*** Block opens ***

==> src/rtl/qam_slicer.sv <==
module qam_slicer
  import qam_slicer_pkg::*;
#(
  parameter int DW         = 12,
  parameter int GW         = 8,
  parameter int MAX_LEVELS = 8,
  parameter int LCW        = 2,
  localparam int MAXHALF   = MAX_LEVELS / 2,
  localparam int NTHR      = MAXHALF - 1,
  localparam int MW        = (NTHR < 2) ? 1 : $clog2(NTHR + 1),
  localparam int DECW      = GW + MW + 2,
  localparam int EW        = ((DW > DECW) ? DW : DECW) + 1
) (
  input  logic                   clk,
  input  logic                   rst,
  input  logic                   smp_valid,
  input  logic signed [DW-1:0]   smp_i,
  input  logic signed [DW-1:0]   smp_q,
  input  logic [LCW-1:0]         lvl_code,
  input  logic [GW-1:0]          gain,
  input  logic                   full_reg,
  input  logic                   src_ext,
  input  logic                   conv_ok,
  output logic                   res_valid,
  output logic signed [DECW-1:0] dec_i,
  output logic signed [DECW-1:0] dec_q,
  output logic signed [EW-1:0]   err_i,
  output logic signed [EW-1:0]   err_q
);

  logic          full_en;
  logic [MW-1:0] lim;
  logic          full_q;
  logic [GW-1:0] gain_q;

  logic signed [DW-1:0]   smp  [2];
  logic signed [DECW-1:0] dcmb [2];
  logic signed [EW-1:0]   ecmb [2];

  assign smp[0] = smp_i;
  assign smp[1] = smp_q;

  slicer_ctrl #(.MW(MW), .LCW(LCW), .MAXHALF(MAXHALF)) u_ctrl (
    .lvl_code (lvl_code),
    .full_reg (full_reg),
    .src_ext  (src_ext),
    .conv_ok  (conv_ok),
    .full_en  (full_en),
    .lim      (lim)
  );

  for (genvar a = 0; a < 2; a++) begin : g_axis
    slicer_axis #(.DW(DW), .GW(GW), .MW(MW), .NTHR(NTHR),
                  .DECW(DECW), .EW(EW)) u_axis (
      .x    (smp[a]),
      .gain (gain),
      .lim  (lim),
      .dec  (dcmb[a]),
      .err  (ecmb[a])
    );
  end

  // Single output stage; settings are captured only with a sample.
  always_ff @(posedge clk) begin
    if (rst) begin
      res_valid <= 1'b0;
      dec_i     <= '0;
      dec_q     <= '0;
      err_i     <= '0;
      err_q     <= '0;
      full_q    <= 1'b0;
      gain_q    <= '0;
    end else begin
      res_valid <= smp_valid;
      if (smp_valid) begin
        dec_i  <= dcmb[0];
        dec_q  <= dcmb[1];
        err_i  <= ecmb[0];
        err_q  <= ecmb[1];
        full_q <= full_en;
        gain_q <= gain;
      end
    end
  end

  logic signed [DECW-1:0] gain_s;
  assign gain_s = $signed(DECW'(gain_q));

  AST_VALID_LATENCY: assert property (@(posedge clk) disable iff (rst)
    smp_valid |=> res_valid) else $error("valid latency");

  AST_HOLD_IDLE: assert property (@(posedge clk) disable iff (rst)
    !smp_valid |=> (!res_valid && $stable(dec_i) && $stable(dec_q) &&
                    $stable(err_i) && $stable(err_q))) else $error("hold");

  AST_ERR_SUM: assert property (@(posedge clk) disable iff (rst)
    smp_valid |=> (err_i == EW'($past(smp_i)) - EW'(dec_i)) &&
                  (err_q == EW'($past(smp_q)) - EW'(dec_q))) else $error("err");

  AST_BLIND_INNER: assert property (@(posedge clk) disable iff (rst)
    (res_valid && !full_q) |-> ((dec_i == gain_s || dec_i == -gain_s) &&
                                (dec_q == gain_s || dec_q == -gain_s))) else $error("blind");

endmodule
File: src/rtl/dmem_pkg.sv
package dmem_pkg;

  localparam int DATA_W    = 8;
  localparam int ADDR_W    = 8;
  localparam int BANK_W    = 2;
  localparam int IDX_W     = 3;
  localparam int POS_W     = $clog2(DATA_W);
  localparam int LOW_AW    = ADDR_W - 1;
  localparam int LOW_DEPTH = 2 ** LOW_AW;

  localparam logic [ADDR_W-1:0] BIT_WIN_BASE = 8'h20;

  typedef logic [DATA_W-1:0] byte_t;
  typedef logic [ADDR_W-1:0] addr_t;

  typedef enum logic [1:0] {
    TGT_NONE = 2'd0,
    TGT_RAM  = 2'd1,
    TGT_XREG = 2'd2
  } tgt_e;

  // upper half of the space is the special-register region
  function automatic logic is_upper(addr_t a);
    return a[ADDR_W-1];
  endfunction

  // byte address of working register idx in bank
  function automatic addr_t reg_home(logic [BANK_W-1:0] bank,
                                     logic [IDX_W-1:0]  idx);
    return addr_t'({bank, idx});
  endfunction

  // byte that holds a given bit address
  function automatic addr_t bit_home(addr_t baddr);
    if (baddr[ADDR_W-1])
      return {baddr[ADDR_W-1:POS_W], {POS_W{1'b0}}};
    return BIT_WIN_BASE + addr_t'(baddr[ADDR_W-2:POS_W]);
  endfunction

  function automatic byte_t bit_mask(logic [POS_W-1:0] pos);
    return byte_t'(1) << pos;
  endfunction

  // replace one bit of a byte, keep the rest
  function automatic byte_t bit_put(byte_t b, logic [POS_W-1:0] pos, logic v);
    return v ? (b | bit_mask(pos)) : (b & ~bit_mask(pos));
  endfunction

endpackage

*** Block closes ***

From the records above, transcribe exactly the run of lines that opens with the line holding "AST_HOLD_IDLE: assert property" and closes with the line holding "function automatic byte_t bit_put(byte_t", both included.

  AST_HOLD_IDLE: assert property (@(posedge clk) disable iff (rst)
    !smp_valid |=> (!res_valid && $stable(dec_i) && $stable(dec_q) &&
                    $stable(err_i) && $stable(err_q))) else $error("hold");

  AST_ERR_SUM: assert property (@(posedge clk) disable iff (rst)
    smp_valid |=> (err_i == EW'($past(smp_i)) - EW'(dec_i)) &&
                  (err_q == EW'($past(smp_q)) - EW'(dec_q))) else $error("err");

  AST_BLIND_INNER: assert property (@(posedge clk) disable iff (rst)
    (res_valid && !full_q) |-> ((dec_i == gain_s || dec_i == -gain_s) &&
                                (dec_q == gain_s || dec_q == -gain_s))) else $error("blind");

endmodule
File: src/rtl/dmem_pkg.sv
package dmem_pkg;

  localparam int DATA_W    = 8;
  localparam int ADDR_W    = 8;
  localparam int BANK_W    = 2;
  localparam int IDX_W     = 3;
  localparam int POS_W     = $clog2(DATA_W);
  localparam int LOW_AW    = ADDR_W - 1;
  localparam int LOW_DEPTH = 2 ** LOW_AW;

  localparam logic [ADDR_W-1:0] BIT_WIN_BASE = 8'h20;

  typedef logic [DATA_W-1:0] byte_t;
  typedef logic [ADDR_W-1:0] addr_t;

  typedef enum logic [1:0] {
    TGT_NONE = 2'd0,
    TGT_RAM  = 2'd1,
    TGT_XREG = 2'd2
  } tgt_e;

  // upper half of the space is the special-register region
  function automatic logic is_upper(addr_t a);
    return a[ADDR_W-1];
  endfunction

  // byte address of working register idx in bank
  function automatic addr_t reg_home(logic [BANK_W-1:0] bank,
                                     logic [IDX_W-1:0]  idx);
    return addr_t'({bank, idx});
  endfunction

  // byte that holds a given bit address
  function automatic addr_t bit_home(addr_t baddr);
    if (baddr[ADDR_W-1])
      return {baddr[ADDR_W-1:POS_W], {POS_W{1'b0}}};
    return BIT_WIN_BASE + addr_t'(baddr[ADDR_W-2:POS_W]);
  endfunction

  function automatic byte_t bit_mask(logic [POS_W-1:0] pos);
    return byte_t'(1) << pos;
  endfunction

  // replace one bit of a byte, keep the rest
  function automatic byte_t bit_put(byte_t b, logic [POS_W-1:0] pos, logic v);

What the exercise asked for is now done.